(Stored data)

****************************************

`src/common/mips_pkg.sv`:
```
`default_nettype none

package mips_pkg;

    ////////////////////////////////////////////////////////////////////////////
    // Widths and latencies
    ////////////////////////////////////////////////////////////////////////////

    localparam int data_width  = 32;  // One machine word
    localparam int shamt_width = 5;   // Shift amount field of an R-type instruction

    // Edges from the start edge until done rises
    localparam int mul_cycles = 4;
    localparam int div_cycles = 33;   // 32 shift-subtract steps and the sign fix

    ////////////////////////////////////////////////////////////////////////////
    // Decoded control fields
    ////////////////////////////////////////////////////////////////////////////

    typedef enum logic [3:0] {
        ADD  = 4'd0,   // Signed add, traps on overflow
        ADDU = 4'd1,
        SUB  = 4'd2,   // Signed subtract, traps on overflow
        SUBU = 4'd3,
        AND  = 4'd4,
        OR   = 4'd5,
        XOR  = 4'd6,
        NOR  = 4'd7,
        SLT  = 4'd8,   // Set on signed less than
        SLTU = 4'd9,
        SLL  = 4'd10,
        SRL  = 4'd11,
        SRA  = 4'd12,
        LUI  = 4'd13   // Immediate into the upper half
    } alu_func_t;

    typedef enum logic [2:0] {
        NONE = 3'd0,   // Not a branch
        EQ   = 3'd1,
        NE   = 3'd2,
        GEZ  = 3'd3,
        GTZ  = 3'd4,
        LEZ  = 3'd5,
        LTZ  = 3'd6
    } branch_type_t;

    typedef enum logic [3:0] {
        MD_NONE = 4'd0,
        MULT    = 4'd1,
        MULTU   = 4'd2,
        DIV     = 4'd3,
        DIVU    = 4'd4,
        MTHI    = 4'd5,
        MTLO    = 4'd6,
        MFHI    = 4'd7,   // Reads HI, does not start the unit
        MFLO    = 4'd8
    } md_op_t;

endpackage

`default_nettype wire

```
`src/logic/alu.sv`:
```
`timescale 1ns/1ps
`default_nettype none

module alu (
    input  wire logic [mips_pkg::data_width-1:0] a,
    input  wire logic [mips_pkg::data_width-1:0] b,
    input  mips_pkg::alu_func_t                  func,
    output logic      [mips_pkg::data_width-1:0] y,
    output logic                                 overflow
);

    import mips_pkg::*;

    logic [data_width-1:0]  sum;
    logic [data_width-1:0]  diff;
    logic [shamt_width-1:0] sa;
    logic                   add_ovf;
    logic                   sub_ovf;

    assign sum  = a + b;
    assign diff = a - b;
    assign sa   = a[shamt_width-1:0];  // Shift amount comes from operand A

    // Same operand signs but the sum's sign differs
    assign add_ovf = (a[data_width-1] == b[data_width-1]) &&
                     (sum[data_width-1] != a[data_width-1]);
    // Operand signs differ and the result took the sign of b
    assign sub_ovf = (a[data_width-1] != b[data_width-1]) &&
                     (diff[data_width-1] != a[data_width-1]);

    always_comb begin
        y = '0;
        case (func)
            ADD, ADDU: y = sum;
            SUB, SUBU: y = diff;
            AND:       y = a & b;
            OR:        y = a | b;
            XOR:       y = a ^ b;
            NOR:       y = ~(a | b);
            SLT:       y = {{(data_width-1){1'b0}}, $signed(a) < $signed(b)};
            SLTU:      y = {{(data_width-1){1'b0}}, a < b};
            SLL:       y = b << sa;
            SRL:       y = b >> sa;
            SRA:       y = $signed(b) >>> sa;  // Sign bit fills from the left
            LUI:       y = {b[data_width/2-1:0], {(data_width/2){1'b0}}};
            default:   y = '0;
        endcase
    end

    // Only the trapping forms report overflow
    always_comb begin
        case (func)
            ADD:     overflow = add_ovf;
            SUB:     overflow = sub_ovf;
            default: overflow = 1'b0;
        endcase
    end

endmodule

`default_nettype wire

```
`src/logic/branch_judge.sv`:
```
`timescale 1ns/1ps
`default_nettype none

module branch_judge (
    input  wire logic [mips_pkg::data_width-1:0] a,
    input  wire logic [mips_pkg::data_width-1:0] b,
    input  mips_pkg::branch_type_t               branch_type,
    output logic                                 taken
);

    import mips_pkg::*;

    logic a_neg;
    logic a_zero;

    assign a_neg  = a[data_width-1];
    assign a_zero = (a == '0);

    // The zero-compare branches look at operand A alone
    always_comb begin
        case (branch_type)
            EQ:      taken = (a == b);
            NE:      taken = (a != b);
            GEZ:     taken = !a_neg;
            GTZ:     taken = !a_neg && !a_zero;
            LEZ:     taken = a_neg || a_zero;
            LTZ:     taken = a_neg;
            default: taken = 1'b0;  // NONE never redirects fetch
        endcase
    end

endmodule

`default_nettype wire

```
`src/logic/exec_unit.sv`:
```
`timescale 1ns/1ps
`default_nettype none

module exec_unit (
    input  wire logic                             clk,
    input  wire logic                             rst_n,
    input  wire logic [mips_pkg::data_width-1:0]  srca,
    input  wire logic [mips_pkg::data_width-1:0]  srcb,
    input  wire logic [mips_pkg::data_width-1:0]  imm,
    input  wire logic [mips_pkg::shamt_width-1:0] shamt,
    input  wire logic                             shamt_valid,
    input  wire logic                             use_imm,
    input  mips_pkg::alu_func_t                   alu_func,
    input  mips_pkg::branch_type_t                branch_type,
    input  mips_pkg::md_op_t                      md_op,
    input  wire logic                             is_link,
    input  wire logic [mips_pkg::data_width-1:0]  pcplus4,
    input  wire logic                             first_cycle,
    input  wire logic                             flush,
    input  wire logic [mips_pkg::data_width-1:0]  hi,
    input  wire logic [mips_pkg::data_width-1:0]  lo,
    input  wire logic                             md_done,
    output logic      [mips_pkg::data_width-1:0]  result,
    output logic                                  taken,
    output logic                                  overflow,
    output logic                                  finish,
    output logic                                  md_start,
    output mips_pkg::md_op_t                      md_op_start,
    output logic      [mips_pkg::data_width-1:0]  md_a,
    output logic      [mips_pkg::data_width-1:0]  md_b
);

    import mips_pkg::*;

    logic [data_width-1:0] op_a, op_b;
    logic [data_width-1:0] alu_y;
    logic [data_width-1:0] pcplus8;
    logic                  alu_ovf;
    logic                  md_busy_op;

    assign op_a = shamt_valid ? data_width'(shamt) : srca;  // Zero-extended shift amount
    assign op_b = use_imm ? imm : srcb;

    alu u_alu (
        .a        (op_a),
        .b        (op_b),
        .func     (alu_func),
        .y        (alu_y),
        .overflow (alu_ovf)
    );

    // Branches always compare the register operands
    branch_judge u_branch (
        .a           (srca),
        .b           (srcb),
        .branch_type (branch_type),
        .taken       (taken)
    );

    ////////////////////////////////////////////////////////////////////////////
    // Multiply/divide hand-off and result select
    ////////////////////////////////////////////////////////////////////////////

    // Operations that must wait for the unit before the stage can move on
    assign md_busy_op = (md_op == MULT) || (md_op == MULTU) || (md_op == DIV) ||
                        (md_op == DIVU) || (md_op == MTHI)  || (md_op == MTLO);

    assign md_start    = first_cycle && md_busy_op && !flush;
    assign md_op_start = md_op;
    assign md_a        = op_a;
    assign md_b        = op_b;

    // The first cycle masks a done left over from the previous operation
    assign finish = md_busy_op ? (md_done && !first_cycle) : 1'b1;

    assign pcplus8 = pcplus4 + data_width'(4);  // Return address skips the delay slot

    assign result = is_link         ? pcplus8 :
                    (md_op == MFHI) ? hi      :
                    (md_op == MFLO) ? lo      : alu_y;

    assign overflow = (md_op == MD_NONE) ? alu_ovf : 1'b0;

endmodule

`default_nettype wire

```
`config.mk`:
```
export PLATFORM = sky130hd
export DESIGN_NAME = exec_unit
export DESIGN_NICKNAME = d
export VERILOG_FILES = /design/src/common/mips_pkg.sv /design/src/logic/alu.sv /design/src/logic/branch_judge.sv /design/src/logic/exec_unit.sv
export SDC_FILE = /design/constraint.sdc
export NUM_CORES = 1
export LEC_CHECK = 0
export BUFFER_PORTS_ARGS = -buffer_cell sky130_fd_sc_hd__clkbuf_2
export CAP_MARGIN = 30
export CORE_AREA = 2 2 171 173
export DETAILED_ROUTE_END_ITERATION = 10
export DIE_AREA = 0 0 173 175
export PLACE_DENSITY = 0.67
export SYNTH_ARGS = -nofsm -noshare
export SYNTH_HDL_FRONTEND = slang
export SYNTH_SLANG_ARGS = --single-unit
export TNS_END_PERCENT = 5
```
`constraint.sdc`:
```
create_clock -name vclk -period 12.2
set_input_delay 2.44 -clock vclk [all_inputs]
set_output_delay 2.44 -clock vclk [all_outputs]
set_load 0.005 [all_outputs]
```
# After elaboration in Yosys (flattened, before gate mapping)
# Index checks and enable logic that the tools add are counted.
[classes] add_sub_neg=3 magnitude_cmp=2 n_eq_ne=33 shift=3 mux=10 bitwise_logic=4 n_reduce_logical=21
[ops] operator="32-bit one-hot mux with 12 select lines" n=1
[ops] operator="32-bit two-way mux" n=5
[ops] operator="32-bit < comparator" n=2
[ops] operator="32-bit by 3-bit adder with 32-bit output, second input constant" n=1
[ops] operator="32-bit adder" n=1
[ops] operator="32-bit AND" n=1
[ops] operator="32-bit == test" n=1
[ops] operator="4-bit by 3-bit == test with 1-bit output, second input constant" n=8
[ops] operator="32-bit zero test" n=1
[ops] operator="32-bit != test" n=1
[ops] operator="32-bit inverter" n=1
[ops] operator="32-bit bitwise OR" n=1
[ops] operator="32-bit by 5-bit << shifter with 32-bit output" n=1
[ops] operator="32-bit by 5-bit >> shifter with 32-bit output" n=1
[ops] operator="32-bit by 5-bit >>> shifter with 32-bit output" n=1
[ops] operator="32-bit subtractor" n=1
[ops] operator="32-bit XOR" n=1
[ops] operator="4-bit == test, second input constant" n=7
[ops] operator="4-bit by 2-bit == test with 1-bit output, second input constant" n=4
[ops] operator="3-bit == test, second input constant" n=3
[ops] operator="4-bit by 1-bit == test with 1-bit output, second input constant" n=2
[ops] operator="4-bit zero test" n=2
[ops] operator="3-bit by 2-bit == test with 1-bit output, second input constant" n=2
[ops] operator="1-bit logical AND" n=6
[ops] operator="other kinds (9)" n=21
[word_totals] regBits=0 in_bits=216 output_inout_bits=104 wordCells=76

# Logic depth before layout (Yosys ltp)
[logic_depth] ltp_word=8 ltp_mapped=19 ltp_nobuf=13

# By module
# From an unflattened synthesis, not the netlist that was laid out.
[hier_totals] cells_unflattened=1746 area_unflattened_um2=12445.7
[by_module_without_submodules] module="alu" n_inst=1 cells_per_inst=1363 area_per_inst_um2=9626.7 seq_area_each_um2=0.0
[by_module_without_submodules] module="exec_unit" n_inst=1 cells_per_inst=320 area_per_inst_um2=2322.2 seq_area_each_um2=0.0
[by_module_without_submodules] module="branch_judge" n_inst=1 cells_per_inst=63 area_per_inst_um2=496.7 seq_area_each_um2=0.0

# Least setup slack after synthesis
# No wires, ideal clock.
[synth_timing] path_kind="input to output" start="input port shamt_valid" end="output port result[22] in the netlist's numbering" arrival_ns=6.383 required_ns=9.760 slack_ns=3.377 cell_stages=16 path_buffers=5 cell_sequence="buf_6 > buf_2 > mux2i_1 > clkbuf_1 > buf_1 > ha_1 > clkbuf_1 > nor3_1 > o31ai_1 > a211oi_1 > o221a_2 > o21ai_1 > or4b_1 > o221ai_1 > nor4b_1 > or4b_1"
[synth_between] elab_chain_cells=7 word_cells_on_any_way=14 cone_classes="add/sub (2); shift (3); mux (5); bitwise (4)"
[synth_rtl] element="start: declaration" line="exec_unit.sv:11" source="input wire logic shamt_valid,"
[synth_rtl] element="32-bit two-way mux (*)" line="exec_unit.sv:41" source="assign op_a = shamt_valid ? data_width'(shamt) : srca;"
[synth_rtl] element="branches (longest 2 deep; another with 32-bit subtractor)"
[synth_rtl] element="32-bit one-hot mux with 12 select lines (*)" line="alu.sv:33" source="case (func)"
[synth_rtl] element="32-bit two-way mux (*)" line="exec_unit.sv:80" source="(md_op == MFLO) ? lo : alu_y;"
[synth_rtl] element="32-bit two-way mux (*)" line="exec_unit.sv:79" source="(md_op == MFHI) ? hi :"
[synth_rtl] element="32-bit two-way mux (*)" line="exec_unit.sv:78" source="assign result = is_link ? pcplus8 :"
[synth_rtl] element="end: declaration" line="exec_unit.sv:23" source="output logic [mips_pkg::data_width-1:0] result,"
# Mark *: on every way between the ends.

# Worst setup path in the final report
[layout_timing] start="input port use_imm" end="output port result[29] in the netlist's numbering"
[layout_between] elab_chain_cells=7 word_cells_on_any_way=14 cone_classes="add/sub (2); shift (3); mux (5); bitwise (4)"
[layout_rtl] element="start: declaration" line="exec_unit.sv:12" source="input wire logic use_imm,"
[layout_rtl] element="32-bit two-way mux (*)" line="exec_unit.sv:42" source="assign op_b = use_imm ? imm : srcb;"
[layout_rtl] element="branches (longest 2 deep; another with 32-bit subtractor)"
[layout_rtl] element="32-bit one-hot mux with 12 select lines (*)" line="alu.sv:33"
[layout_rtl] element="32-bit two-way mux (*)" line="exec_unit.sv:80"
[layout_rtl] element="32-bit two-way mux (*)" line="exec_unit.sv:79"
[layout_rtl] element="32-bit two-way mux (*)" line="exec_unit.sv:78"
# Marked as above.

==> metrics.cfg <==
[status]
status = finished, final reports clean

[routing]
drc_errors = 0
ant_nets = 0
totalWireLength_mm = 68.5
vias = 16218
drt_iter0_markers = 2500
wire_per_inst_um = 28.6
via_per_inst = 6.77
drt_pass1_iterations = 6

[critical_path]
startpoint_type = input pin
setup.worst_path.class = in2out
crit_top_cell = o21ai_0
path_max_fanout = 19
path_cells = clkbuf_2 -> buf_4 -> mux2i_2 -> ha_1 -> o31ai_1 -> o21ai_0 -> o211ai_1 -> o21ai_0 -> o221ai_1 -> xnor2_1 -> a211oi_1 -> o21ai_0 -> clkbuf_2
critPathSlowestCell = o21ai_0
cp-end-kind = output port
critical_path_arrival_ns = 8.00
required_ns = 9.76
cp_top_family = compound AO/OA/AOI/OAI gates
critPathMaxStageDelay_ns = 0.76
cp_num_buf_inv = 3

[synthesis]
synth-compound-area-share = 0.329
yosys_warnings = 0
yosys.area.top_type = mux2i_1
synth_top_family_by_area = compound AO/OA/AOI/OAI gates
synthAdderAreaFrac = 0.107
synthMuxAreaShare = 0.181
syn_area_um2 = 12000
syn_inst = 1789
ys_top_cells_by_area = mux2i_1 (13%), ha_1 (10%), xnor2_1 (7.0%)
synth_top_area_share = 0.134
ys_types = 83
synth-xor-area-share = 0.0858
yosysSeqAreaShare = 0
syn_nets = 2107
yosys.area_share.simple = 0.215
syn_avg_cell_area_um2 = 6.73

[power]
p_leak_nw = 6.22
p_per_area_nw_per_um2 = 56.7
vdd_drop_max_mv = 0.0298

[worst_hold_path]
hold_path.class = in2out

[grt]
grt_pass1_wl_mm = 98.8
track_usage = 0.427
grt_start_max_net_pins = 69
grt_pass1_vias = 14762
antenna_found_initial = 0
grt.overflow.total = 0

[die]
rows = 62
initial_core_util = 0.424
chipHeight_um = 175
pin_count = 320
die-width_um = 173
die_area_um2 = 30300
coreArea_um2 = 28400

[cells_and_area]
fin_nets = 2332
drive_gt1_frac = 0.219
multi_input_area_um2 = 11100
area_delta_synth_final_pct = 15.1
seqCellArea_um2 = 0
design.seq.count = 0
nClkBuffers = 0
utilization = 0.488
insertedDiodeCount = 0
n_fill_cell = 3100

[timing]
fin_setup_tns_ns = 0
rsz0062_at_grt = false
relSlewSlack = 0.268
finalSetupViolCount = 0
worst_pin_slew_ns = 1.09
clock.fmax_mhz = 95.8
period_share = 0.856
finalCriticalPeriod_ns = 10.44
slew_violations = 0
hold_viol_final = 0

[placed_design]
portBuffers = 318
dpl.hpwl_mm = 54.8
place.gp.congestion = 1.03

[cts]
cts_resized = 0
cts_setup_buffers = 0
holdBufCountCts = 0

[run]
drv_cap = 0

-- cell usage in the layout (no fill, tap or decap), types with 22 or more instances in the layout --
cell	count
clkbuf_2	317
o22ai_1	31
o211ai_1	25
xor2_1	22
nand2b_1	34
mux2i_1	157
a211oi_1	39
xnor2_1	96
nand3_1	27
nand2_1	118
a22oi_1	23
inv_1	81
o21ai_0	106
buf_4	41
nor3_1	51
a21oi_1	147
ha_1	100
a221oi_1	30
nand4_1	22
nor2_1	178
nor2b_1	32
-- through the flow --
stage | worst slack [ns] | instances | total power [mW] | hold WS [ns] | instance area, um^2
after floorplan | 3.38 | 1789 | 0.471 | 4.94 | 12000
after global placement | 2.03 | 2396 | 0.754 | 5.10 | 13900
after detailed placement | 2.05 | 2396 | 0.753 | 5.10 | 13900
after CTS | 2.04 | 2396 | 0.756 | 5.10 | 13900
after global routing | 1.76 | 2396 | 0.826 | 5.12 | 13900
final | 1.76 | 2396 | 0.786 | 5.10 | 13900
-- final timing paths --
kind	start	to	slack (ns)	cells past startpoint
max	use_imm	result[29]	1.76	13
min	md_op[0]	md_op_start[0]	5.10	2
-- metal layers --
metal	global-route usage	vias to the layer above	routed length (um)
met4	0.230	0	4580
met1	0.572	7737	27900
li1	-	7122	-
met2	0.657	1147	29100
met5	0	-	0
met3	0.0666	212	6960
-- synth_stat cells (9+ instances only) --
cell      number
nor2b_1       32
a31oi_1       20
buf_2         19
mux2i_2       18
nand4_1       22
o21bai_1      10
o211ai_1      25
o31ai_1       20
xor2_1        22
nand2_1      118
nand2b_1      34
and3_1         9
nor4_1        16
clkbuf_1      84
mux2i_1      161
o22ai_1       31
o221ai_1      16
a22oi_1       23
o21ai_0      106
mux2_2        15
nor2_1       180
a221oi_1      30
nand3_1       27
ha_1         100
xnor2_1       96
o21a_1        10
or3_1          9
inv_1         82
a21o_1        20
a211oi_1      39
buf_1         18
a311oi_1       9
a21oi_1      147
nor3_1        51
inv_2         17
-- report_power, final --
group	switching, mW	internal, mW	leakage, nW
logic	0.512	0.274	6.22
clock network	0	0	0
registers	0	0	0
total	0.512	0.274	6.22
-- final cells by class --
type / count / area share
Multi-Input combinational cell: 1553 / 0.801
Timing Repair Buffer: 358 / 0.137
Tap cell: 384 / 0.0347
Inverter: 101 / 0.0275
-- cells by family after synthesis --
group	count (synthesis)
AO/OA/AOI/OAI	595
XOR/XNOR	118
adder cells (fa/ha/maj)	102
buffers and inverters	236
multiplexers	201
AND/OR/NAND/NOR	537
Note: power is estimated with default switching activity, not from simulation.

****************************************

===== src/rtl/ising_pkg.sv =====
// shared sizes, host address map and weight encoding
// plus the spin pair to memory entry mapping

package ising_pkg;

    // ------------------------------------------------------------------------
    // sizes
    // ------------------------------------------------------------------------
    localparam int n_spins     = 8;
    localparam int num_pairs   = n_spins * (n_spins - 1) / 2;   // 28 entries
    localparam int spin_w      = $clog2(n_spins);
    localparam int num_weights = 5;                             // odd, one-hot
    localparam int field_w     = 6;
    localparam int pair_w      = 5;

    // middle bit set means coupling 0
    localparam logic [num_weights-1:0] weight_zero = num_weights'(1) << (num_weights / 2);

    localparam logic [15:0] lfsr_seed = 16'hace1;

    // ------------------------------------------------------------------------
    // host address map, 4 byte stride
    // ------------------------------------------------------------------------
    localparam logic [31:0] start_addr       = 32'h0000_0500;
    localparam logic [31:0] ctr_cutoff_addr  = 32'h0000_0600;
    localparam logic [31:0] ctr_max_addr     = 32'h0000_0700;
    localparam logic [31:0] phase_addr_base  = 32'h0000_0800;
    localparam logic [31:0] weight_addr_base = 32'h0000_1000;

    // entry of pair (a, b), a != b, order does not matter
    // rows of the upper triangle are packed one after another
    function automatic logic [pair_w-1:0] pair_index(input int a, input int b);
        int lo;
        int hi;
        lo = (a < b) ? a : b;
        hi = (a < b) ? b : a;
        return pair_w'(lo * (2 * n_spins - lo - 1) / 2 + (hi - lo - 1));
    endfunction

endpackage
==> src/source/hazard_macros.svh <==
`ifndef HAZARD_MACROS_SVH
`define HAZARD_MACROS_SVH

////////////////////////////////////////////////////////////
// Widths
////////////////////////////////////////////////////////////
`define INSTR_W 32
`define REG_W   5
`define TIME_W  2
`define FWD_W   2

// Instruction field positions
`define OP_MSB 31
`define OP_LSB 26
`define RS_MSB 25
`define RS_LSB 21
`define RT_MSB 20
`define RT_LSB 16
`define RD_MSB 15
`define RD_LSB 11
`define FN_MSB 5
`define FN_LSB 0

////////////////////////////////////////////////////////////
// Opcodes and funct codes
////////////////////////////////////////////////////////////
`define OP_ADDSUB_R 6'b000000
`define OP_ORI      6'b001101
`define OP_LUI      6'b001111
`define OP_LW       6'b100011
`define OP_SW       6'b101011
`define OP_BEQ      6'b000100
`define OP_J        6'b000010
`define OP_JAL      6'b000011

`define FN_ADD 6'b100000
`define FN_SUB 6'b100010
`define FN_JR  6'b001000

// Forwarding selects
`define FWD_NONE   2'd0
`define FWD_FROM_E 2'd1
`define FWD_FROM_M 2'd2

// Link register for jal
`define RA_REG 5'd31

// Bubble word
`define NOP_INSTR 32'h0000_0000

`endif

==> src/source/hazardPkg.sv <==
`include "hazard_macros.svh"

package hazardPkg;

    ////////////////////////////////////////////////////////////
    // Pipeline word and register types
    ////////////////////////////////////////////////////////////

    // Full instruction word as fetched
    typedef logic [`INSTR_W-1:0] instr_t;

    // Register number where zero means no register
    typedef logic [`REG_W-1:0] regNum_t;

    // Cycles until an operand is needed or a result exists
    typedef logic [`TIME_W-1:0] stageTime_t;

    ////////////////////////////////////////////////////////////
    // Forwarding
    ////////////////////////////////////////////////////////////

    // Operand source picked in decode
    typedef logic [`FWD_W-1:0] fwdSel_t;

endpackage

****************************************

• Your instructions:
If a line in the data above holds the string "synthesis", copy it.

• Result for this exercise:
# From an unflattened synthesis, not the netlist that was laid out.
# Least setup slack after synthesis
[synthesis]
-- cells by family after synthesis --
group	count (synthesis)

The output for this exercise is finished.